WHAT IS EXPECTED: The answer must be every line of the records below that contains the word "margin".

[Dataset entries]
◇ ◇ ◇ ◇ ◇
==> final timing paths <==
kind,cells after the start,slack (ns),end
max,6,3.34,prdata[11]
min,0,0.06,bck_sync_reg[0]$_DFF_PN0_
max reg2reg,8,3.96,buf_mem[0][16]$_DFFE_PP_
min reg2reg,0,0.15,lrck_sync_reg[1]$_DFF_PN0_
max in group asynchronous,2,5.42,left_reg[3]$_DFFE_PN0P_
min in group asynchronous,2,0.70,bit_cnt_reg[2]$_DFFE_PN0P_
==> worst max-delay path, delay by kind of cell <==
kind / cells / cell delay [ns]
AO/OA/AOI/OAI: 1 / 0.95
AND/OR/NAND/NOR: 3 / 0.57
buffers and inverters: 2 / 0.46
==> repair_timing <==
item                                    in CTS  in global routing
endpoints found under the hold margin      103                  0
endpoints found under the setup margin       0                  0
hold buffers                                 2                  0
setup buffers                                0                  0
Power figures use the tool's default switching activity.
◇ ◇ ◇ ◇ ◇
SOLUTION TO THE PROBLEM:
endpoints found under the hold margin      103                  0
endpoints found under the setup margin       0                  0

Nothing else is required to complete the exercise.